Inadequate processes for developing requirements across the Department of Homeland Security (DHS) have led to poor budgeting and execution for personnel and equipment needs, House appropriators say in a draft report accompanying their version of the department’s FY ’17 spending bill.

“The recent experience of the Transportation Security Administration (TSA) serves as a leading example of an organizational failure to establish and implement a rigorous requirements process,” says the draft report of the House Appropriations Homeland Security Subcommittee. “The security gaps in TSA’s passenger screening processes identified by the DHS Office of Inspector General (OIG) covert testing in 2015, along with the more recent spike in passenger volume resulting in unacceptably long wait times in screening lines at some of the nation’s airports, are due to the lack of a comprehensive understanding of the agency’s operational requirements.”capitol

The report also says that TSA’s constantly changing acquisition plan is “further evidence of an inadequate requirements process.”

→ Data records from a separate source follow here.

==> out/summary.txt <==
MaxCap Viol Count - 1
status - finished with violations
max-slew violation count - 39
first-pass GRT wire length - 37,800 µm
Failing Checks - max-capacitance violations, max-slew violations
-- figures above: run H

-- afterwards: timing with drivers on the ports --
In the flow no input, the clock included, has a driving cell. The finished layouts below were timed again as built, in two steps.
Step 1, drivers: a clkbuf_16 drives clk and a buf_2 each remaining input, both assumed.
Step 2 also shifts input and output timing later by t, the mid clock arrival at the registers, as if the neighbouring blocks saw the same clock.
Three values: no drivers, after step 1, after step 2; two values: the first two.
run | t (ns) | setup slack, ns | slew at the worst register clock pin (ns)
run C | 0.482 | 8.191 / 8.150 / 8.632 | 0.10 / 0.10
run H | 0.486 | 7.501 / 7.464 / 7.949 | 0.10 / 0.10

In its request for airport passenger checkpoint screening technology, TSA asked for $49.2 million for the next-generation of Advanced Technology X-ray systems for screening carry-on bags. However, subsequent to the request, the agency told Congress that it doesn’t plan to purchase the AT-2 X-ray systems, with the committee saying the agency “plans to use the proposed funding for a different technology that has neither been tested at the checkpoint nor is a validated requirement.”

TSA Administrator Peter Neffenger last week told a Senate committee that TSA hopes this summer to test computed tomography (CT) X-ray systems at an airport. The CT technology is used to screen checked bags at airports at higher speeds than the AT X-ray systems and using automated explosive detection algorithms lacking in the current checkpoint systems.

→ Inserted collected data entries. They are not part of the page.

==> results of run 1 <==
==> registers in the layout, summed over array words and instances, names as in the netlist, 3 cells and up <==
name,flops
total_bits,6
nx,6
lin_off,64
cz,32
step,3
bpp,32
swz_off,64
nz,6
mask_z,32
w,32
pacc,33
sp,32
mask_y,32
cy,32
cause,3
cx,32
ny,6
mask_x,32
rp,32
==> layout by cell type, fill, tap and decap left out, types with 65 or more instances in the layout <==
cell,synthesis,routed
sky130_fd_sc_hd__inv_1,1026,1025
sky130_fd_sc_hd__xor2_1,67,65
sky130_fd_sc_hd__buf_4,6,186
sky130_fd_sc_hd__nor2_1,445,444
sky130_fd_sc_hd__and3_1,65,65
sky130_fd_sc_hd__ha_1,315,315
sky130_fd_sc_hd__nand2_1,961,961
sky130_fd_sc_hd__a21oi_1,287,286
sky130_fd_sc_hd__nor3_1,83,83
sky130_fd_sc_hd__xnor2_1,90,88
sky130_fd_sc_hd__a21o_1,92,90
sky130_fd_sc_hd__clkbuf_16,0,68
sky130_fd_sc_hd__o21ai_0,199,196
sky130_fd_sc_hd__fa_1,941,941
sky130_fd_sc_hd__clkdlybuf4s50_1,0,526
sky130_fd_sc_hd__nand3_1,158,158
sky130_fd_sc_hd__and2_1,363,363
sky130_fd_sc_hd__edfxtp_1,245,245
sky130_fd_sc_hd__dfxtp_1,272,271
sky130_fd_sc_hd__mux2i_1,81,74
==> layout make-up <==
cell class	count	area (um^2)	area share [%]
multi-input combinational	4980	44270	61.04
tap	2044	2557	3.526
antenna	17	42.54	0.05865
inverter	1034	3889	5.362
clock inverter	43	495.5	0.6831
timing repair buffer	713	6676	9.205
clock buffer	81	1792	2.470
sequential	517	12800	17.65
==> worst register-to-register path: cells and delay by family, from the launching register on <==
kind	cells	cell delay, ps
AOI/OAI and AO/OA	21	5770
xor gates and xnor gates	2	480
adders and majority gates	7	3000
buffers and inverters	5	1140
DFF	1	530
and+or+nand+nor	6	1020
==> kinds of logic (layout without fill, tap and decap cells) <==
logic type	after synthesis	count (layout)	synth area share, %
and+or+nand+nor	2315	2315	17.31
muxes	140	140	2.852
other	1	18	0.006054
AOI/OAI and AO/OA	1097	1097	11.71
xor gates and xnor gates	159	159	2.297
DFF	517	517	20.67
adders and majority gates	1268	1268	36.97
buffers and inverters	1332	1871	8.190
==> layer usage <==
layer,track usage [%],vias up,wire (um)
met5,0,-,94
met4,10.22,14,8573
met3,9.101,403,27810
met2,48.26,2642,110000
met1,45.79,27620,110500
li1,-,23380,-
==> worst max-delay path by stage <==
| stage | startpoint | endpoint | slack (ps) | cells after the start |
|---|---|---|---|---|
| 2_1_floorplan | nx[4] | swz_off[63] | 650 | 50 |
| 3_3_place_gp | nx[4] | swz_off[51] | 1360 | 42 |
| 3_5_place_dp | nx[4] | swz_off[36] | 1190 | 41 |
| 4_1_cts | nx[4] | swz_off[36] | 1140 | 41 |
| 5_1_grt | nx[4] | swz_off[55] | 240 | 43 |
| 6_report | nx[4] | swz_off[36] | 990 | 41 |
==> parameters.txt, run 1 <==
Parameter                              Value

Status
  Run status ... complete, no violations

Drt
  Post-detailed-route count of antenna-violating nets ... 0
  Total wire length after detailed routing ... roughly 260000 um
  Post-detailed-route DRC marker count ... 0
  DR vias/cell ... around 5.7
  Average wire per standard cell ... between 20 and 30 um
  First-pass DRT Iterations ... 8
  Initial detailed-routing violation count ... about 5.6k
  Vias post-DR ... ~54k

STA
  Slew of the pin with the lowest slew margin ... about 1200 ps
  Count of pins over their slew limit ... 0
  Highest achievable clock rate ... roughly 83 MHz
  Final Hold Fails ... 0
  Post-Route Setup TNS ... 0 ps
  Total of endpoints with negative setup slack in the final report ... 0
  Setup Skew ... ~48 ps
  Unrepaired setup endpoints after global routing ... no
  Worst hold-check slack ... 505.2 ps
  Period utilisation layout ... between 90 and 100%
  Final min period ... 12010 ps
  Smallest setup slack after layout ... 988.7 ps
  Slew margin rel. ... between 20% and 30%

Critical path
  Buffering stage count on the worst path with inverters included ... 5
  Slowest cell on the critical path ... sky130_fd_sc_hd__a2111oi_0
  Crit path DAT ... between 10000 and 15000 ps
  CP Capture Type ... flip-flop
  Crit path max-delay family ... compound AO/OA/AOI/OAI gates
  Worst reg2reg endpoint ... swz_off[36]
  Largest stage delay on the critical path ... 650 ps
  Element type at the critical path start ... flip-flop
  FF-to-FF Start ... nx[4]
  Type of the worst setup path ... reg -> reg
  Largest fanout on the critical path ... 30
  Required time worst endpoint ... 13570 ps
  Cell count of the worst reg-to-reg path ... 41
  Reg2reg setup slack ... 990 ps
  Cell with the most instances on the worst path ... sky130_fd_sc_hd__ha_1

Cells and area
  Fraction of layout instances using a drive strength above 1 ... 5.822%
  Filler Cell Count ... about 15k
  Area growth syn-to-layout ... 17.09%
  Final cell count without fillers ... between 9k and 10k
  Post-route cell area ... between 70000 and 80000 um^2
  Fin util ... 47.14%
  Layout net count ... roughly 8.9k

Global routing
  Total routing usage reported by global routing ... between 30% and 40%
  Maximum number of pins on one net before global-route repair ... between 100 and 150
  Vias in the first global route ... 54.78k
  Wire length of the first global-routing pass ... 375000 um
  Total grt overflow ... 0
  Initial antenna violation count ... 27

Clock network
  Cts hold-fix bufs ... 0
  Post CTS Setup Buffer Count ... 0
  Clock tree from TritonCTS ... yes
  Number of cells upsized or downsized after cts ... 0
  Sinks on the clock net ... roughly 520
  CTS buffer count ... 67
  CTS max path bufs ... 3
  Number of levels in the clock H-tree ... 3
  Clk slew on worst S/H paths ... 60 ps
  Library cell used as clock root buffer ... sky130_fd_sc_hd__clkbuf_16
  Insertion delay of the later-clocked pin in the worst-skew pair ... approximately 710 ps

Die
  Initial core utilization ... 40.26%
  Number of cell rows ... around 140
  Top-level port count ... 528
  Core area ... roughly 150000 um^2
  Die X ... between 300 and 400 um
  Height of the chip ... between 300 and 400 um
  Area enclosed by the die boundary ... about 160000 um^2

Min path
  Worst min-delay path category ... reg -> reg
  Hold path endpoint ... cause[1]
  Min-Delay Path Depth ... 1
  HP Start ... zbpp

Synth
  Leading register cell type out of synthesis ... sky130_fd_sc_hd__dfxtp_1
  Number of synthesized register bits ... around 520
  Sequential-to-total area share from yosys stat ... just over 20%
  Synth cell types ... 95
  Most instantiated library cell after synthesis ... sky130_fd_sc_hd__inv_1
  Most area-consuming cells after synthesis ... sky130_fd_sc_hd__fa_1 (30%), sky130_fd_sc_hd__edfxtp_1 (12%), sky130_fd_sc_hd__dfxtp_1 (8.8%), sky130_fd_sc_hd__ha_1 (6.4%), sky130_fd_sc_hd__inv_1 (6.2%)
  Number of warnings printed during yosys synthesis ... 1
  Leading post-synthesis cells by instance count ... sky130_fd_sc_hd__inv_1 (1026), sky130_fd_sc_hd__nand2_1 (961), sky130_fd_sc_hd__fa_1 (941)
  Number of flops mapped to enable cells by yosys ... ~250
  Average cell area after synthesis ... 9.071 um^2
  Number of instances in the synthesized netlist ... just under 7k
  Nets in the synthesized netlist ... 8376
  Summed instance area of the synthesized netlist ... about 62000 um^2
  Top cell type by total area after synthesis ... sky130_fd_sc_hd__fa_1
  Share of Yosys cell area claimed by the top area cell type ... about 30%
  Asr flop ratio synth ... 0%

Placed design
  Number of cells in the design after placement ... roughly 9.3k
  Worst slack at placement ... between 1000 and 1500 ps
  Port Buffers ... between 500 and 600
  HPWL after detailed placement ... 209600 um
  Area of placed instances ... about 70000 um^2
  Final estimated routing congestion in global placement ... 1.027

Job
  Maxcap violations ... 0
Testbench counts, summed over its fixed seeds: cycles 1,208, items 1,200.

The report doesn’t specify what the new technology is. The subcommittee recommends fencing the $49.2 million until the DHS undersecretary for management “certifies…not later than 15 days in advance, that the funds will be expended for transportation security equipment with a validated requirement and an approved acquisition baseline.”

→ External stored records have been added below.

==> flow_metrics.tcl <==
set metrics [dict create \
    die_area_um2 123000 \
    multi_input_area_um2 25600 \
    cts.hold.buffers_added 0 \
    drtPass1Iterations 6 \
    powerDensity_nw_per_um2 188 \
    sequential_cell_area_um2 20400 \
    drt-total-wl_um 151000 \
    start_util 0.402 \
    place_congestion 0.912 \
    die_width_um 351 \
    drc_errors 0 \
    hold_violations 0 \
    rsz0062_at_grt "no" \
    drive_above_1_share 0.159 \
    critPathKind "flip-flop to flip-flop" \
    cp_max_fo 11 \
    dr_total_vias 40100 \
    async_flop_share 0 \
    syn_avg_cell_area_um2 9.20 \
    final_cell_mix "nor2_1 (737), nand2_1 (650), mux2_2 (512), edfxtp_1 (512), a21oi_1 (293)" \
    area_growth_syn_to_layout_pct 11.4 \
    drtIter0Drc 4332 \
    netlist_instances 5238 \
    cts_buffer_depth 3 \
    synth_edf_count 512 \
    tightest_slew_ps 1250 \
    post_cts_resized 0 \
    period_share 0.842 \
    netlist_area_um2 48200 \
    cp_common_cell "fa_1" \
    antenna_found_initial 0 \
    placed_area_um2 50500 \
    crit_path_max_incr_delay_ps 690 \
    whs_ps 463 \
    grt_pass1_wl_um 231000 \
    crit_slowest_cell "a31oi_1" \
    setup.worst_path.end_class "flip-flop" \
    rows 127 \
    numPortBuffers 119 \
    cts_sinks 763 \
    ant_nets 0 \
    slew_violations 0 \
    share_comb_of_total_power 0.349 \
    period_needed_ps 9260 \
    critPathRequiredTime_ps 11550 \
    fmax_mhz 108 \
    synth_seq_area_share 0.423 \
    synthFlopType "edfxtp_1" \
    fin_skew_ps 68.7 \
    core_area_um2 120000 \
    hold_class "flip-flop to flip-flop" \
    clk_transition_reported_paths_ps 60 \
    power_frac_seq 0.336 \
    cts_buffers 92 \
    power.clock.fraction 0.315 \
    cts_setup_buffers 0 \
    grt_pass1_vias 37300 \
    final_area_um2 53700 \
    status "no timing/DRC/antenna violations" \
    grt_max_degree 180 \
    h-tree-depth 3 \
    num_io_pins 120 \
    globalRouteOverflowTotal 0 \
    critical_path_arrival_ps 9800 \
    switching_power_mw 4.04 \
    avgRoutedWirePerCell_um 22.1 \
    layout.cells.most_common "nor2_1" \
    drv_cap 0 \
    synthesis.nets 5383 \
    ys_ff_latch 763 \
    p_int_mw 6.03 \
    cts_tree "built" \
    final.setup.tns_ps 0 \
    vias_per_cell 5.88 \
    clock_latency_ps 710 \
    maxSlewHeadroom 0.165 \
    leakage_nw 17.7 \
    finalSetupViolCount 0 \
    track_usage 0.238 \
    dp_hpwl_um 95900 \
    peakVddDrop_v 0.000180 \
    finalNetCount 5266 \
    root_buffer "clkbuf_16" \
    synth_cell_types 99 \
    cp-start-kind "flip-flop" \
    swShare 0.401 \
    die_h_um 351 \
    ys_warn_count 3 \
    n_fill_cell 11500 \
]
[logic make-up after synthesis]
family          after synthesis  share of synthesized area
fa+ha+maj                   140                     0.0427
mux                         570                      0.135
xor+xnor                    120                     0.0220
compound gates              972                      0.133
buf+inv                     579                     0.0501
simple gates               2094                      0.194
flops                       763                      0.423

The appropriations panel wants DHS to assess the processes and resources its various components have in place for developing and prioritizing requirements; research best practices; identify gaps and redundancies; and develop and execute a strategy to ensure that operational and resource decisions are fundamentally driven and supported by validated requirements.”

DHS and its components have suffered costly mismatches in the past between acquisition programs and user requirements. Development and testing of a next-generation cargo radiation screening system progressed within the Domestic Nuclear Detection Office for several years despite a lack of input from Customs and Border Protection (CBP). The program was eventually terminated.

CBP also acquired, tested and deployed 53 miles of an electronic border security system called SBInet without consistent and sufficient input from the Border Patrol, which uses the system. DHS eventually cancelled SBInet and replaced it in part with the Integrated Fixed Tower system, which must receive approval from the Border Patrol before a deployment it is declared operational and the next deployment is permitted.

The subcommittee said the reestablishment of the Joint Requirements Council at DHS is a step in the right direction, as is a relatively new Southern Border Campaign that brings together various stakeholders to implement a joint approach to border security. This joint approach needs to be part of the “lexicon, operations, and strategic plans” of the components, the report says.

 The subcommittee says that the DHS components need to adopt the joint requirements process “and improve their ability to provide improved life cycle cost estimates and to better justify component-specific investment items.”

The report acknowledges that the personnel skills needed to institutionalize the requirements process “are in small supply at DHS,” adding that the department consider analyzing whether it has the appropriate resources to devote to requirements.